Gabriel Genellina gagsl-py2 at yahoo.com.ar
Thu Jun 4 22:09:47 EDT 2009


En Thu, 04 Jun 2009 22:18:24 -0300, Ron Garret <rNOSPAMon at flownet.com>  
escribió:

> Python 2.6.2 on OS X 10.5.7:
>
> [ron at mickey:~]$ echo $LANG
> en_US.UTF-8
> [ron at mickey:~]$ cat frob.py
> #!/usr/bin/env python
> print u'\u03BB'
>
> [ron at mickey:~]$ ./frob.py
> ª
> [ron at mickey:~]$ ./frob.py > foo
> Traceback (most recent call last):
>   File "./frob.py", line 2, in <module>
>     print u'\u03BB'
> UnicodeEncodeError: 'ascii' codec can't encode character u'\u03bb' in
> position 0: ordinal not in range(128)
>
>
> (That's supposed to be a small greek lambda, but I'm using a
> brain-damaged news reader that won't let me set the character encoding.
> It shows up correctly in my terminal.)
>
> According to what I thought I knew about unix (and I had fancied myself
> a bit of an expert until just now) this is impossible.  Python is
> obviously picking up a different default encoding when its output is
> being piped to a file, but I always thought one of the fundamental
> invariants of unix processes was that there's no way for a process to
> know what's on the other end of its stdout.

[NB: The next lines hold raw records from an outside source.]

### flow/run.sh
#!/bin/bash
# the make line also repeats each setting of config.mk as NAME=value (left out here)
make -C /OpenROAD-flow-scripts/flow DESIGN_CONFIG=/design/flow/config.mk WORK_HOME=/design/flow/orfs CLKGATE_MAP_FILE= finish
### flow/design.v
`timescale 1ns / 1ps
module Register #(parameter [15:0] RESET_VALUE = 16'h0000) (I, E, FunSel, Clock, Reset, Q);
    input wire [15:0] I;
    input wire E;
    input wire [2:0] FunSel;
    input wire Clock;
    input wire Reset;  
    output reg [15:0] Q;
    always @(posedge Clock) begin
        if (~Reset)
            Q <= RESET_VALUE;
        else if(E) begin
            case(FunSel)
                3'b000: Q <= Q - 16'd1;
                3'b001: Q <= Q + 16'd1;
                3'b010: Q <= I;
                3'b011: Q <= 16'b0;
                3'b100: Q <= {8'b0, I[7:0]};
                3'b101: Q[7:0] <= I[7:0];
                3'b110: Q[15:8] <= I[7:0];
                3'b111: Q[15:0] <= { {8{I[7]}}, I[7:0] };
            endcase
        end
    end
endmodule
`timescale 1ns / 1ps
module RegisterFile(I, OutASel, OutBSel, FunSel, RegSel, ScrSel, Clock, Reset, OutA, OutB);
    input wire [15:0] I;
    input wire [2:0] OutASel;
    input wire [2:0] OutBSel;
    input wire [2:0] FunSel;
    input wire [3:0] RegSel;
    input wire [3:0] ScrSel;
    input wire Clock;
    input wire Reset;
    output reg [15:0] OutA;
    output reg [15:0] OutB;
    wire [15:0] R1_Q, R2_Q, R3_Q, R4_Q;
    wire [15:0] S1_Q, S2_Q, S3_Q, S4_Q;
    Register R1(.I(I), .E(~RegSel[3]), .FunSel(FunSel), .Clock(Clock), .Reset(Reset), .Q(R1_Q));
    Register R2(.I(I), .E(~RegSel[2]), .FunSel(FunSel), .Clock(Clock), .Reset(Reset), .Q(R2_Q));
    Register R3(.I(I), .E(~RegSel[1]), .FunSel(FunSel), .Clock(Clock), .Reset(Reset), .Q(R3_Q));
    Register R4(.I(I), .E(~RegSel[0]), .FunSel(FunSel), .Clock(Clock), .Reset(Reset), .Q(R4_Q));
    Register S1(.I(I), .E(~ScrSel[3]), .FunSel(FunSel), .Clock(Clock), .Reset(Reset), .Q(S1_Q));
    Register S2(.I(I), .E(~ScrSel[2]), .FunSel(FunSel), .Clock(Clock), .Reset(Reset), .Q(S2_Q));
    Register S3(.I(I), .E(~ScrSel[1]), .FunSel(FunSel), .Clock(Clock), .Reset(Reset), .Q(S3_Q));
    Register S4(.I(I), .E(~ScrSel[0]), .FunSel(FunSel), .Clock(Clock), .Reset(Reset), .Q(S4_Q));
    always @(*) begin
        case(OutASel)
            3'b000: OutA = R1_Q;
            3'b001: OutA = R2_Q;
            3'b010: OutA = R3_Q;
            3'b011: OutA = R4_Q;
            3'b100: OutA = S1_Q;
            3'b101: OutA = S2_Q;
            3'b110: OutA = S3_Q;
            3'b111: OutA = S4_Q;
        endcase
        case(OutBSel)
            3'b000: OutB = R1_Q;
            3'b001: OutB = R2_Q;
            3'b010: OutB = R3_Q;
            3'b011: OutB = R4_Q;
            3'b100: OutB = S1_Q;
            3'b101: OutB = S2_Q;
            3'b110: OutB = S3_Q;
            3'b111: OutB = S4_Q;
        endcase
    end
endmodule
`timescale 1ns / 1ps
module AddressRegisterFile(I, OutCSel, OutDSel, FunSel, RegSel, Clock, Reset, OutC, OutD);
    input wire [15:0] I;
    input wire [1:0] OutCSel;
    input wire [1:0] OutDSel;
    input wire [2:0] FunSel;
    input wire [2:0] RegSel;
    input Clock;
    input Reset;
    output reg [15:0] OutC;
    output reg [15:0] OutD;
    wire [15:0] PC_Q, AR_Q, SP_Q;
    Register #(.RESET_VALUE(16'd0))   PC(.I(I), .E(~RegSel[2]), .FunSel(FunSel), .Clock(Clock), .Reset(Reset), .Q(PC_Q));
    Register #(.RESET_VALUE(16'd0))   AR(.I(I), .E(~RegSel[1]), .FunSel(FunSel), .Clock(Clock), .Reset(Reset), .Q(AR_Q));
    Register #(.RESET_VALUE(16'd255)) SP(.I(I), .E(~RegSel[0]), .FunSel(FunSel), .Clock(Clock), .Reset(Reset), .Q(SP_Q));
    always @(*) begin
        case(OutCSel)
            2'b00: OutC = PC_Q;
            2'b01: OutC = PC_Q;
            2'b10: OutC = AR_Q;
            2'b11: OutC = SP_Q;
        endcase
        case(OutDSel)
            2'b00: OutD = PC_Q;
            2'b01: OutD = PC_Q;
            2'b10: OutD = AR_Q;
            2'b11: OutD = SP_Q;
        endcase
    end
endmodule
`timescale 1ns / 1ps
module InstructionRegister(I, Write, LH, Clock, Reset, IROut, IRNext);
    input wire [7:0] I;
    input wire Write;
    input wire LH;
    input wire Clock;
    input wire Reset;
    output reg [15:0] IROut;
    output reg [15:0] IRNext;  
    always @(*) begin
        IRNext = IROut;
        if(Write) begin
            case(LH)
                1'b0: IRNext[7:0] = I;
                1'b1: IRNext[15:8] = I;
            endcase
        end
        if (~Reset)
            IRNext = 16'b0;
    end
    always @(posedge Clock) begin
        IROut <= IRNext;
    end
endmodule
`timescale 1ns / 1ps
module ArithmeticLogicUnit(A, B, FunSel, WF, Clock, Reset, ALUOut, FlagsOut, FlagsNext);
    input wire [15:0] A;
    input wire [15:0] B;
    input wire [4:0] FunSel;
    input wire WF;
    input wire Clock;
    input wire Reset;
    output reg [15:0] ALUOut;
    output reg [3:0] FlagsOut;  
    output reg [3:0] FlagsNext;  
    reg Z, C, N, O;
    reg [15:0] comp;  
    always @(*) begin
        C = 1'b0;
        N = 1'b0;
        O = 1'b0;
        comp = ~B;
        ALUOut = 16'b0;
        case(FunSel)
            5'b00000: ALUOut = {8'b0, A[7:0]};
            5'b00001: ALUOut = {8'b0, B[7:0]};
            5'b00010: ALUOut = {8'b0, ~A[7:0]};
            5'b00011: ALUOut = {8'b0, ~B[7:0]};
            5'b00100:  begin  
                ALUOut = 16'b0;
                {C, ALUOut[7:0]} = A[7:0] + B[7:0];
                    if ((~A[7] == ALUOut[7]) && (~B[7] == ALUOut[7]))
                       O = 1;
                   else
                       O = 0;
            end
            5'b00101:  begin  
                ALUOut = 16'b0;
                {C, ALUOut[7:0]} = A[7:0] + B[7:0] + FlagsOut[2];
                    if ((~A[7] == ALUOut[7]) && (~B[7] == ALUOut[7]))
                       O = 1;
                   else
                       O = 0;
            end
            5'b00110: begin  
                ALUOut = 16'b0;
                {C, ALUOut[7:0]} = A[7:0] + comp[7:0] + 1;
                if ((~A[7] == ALUOut[7]) && (B[7] == ALUOut[7]))
                    O = 1;
                else
                    O = 0;
            end
            5'b00111: ALUOut = {8'b0, A[7:0] & B[7:0]};
            5'b01000: ALUOut = {8'b0, A[7:0] | B[7:0]};
            5'b01001: ALUOut = {8'b0, A[7:0] ^ B[7:0]};
            5'b01010: ALUOut = {8'b0, ~(A[7:0] & B[7:0])};
            5'b01011: begin  
                ALUOut = {8'b0, A[6:0], 1'b0};
                C = A[7];
            end
            5'b01100: begin  
                ALUOut = {8'b0, 1'b0, A[7:1]};
                C = A[0];
            end
            5'b01101: begin  
                ALUOut = {8'b0, A[7], A[7:1]};
                C = A[0];
            end
            5'b01110: begin  
                C = A[7];
                ALUOut = {8'b0, A[6:0], FlagsOut[2]};
            end
            5'b01111: begin  
                C = A[0];
                ALUOut = {8'b0, FlagsOut[2], A[7:1]};
            end
            5'b10000: ALUOut = A;
            5'b10001: ALUOut = B;
            5'b10010: ALUOut = ~A;
            5'b10011: ALUOut = ~B;
            5'b10100: begin  
                {C, ALUOut} = A + B;
                if ((~A[15] == ALUOut[15]) && (~B[15] == ALUOut[15]))
                    O = 1;
                else
                    O = 0;
            end
            5'b10101: begin  
                {C, ALUOut} = A + B + FlagsOut[2];
                if ((~A[15] == ALUOut[15]) && (~B[15] == ALUOut[15]))
                    O = 1;
                else
                    O = 0;
            end
            5'b10110: begin  
                {C, ALUOut} = A + comp + 1;
                if ((~A[15] == ALUOut[15]) && (B[15] == ALUOut[15]))
                    O = 1;
                else
                    O = 0;
            end
            5'b10111: ALUOut = A & B;
            5'b11000: ALUOut = A | B;
            5'b11001: ALUOut = A ^ B;
            5'b11010: ALUOut = ~(A & B);
            5'b11011: begin  
                ALUOut = {A[14:0], 1'b0};
                C = A[15];
            end
            5'b11100: begin  
                ALUOut = {1'b0, A[15:1]};
                C = A[0];
            end
            5'b11101: begin  
                ALUOut = {A[15], A[15:1]};
                C = A[0];
            end
            5'b11110: begin  
                C = A[15];
                ALUOut = {A[14:0], FlagsOut[2]};
            end
            5'b11111: begin  
                C = A[0];
                ALUOut = {FlagsOut[2], A[15:1]};
            end
        endcase
        if ((FunSel[4] && ALUOut == 16'b0) || (~FunSel[4] && ALUOut[7:0] == 8'b0))
            Z = 1;
        else
            Z = 0;
        if ((FunSel != 5'b01101) && (FunSel != 5'b11101)) begin
            if ((FunSel[4] && ALUOut[15]) || (~FunSel[4] && ALUOut[7]))
                N = 1;
            else
                N = 0;
        end
    end
    always @(*) begin
        FlagsNext = FlagsOut;
        if(WF) begin
            case (FunSel[3:0])
                4'b0100: begin
                    FlagsNext[0] = O;
                    FlagsNext[2] = C;
                end
                4'b0101: begin
                    FlagsNext[0] = O;
                    FlagsNext[2] = C;
                end
                4'b0110: begin
                    FlagsNext[0] = O;
                    FlagsNext[2] = C;
                end
                4'b1011: FlagsNext[2] = C;
                4'b1100: FlagsNext[2] = C;
                4'b1101: FlagsNext[2] = C;
                4'b1110: FlagsNext[2] = C;
                4'b1111: FlagsNext[2] = C;
                default: ;
            endcase
            if ((FunSel != 5'b01101) && (FunSel != 5'b11101))
                FlagsNext[1] = N;
            FlagsNext[3] = Z;
        end
        if (~Reset)
            FlagsNext = 4'b0;
    end
    always @(posedge Clock) begin
        FlagsOut <= FlagsNext;
    end
endmodule
`timescale 1ns / 1ps
module ArithmeticLogicUnitSystem(
    RF_OutASel, RF_OutBSel, RF_FunSel, RF_RegSel, RF_ScrSel, ALU_FunSel, ALU_WF, ARF_OutCSel,
    ARF_OutDSel, ARF_FunSel, ARF_RegSel, IR_LH, IR_Write, Mem_WR, Mem_CS, MuxASel, MuxBSel, MuxCSel, Clock,
    Reset, MemData, Address, MuxCOut, IRNext, FlagsNext
    );
    input wire [2:0] RF_OutASel, RF_OutBSel, RF_FunSel;
    input wire [3:0] RF_RegSel, RF_ScrSel;
    input wire [4:0] ALU_FunSel;
    input wire ALU_WF;
    input wire [1:0] ARF_OutCSel, ARF_OutDSel;
    input wire [2:0] ARF_FunSel, ARF_RegSel;
    input wire IR_LH, IR_Write;
    input wire Mem_WR, Mem_CS;
    input wire [1:0] MuxASel, MuxBSel;
    input wire MuxCSel;
    input wire Clock;
    input wire Reset;
    input wire [7:0] MemData;
    output wire [15:0] Address;
    output reg [7:0] MuxCOut;
    output wire [15:0] IRNext;
    output wire [3:0] FlagsNext;
    reg [15:0] MuxAOut, MuxBOut;
    wire [15:0] OutA, OutB, OutC;
    wire [15:0] ALUOut;
    wire [15:0] IRFull;
    wire [7:0] IROut;
    wire [3:0] FlagsOut;
    wire [7:0] MemOut;
    assign MemOut = (~Mem_WR && ~Mem_CS) ? MemData : 8'h00;
    assign IROut = IRFull[7:0];
    RegisterFile RF(.I(MuxAOut), .OutASel(RF_OutASel), .OutBSel(RF_OutBSel), .FunSel(RF_FunSel),
        .RegSel(RF_RegSel), .ScrSel(RF_ScrSel), .Clock(Clock), .Reset(Reset), .OutA(OutA), .OutB(OutB));
    AddressRegisterFile ARF(.I(MuxBOut), .OutCSel(ARF_OutCSel), .OutDSel(ARF_OutDSel), .FunSel(ARF_FunSel),
        .RegSel(ARF_RegSel), .Clock(Clock), .Reset(Reset), .OutC(OutC), .OutD(Address));
    InstructionRegister IR(.I(MemOut), .Write(IR_Write), .LH(IR_LH), .Clock(Clock), .Reset(Reset),
        .IROut(IRFull), .IRNext(IRNext));
    ArithmeticLogicUnit ALU(.A(OutA), .B(OutB), .FunSel(ALU_FunSel), .WF(ALU_WF), .Clock(Clock), .Reset(Reset),
        .ALUOut(ALUOut), .FlagsOut(FlagsOut), .FlagsNext(FlagsNext));
    always @(*) begin
        case(MuxASel)
            2'b00: MuxAOut = ALUOut;
            2'b01: MuxAOut = OutC;
            2'b10: MuxAOut = {8'b0, MemOut};
            2'b11: MuxAOut = {8'b0, IROut};
        endcase
        case(MuxBSel)
            2'b00: MuxBOut = ALUOut;
            2'b01: MuxBOut = OutC;
            2'b10: MuxBOut = {8'b0, MemOut};
            2'b11: MuxBOut = {8'b0, IROut};
        endcase
        case(MuxCSel)
            1'b0: MuxCOut = ALUOut[7:0];
            1'b1: MuxCOut = ALUOut[15:8];
        endcase
    end
endmodule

It may be hard to know *who* is at the other end of the pipe, but it's  
easy to know *what* kind of file it is.
Lots of programs detect whether stdout is a tty or not (using isatty(3))  
and adapt their output accordingly; ls is one example.

Python knows the terminal encoding (or at least can make a good guess),  
but a file may use *any* encoding you want, completely unrelated to your  
terminal settings. So when stdout is redirected, Python refuses to guess  
its encoding; see the PYTHONIOENCODING environment variable.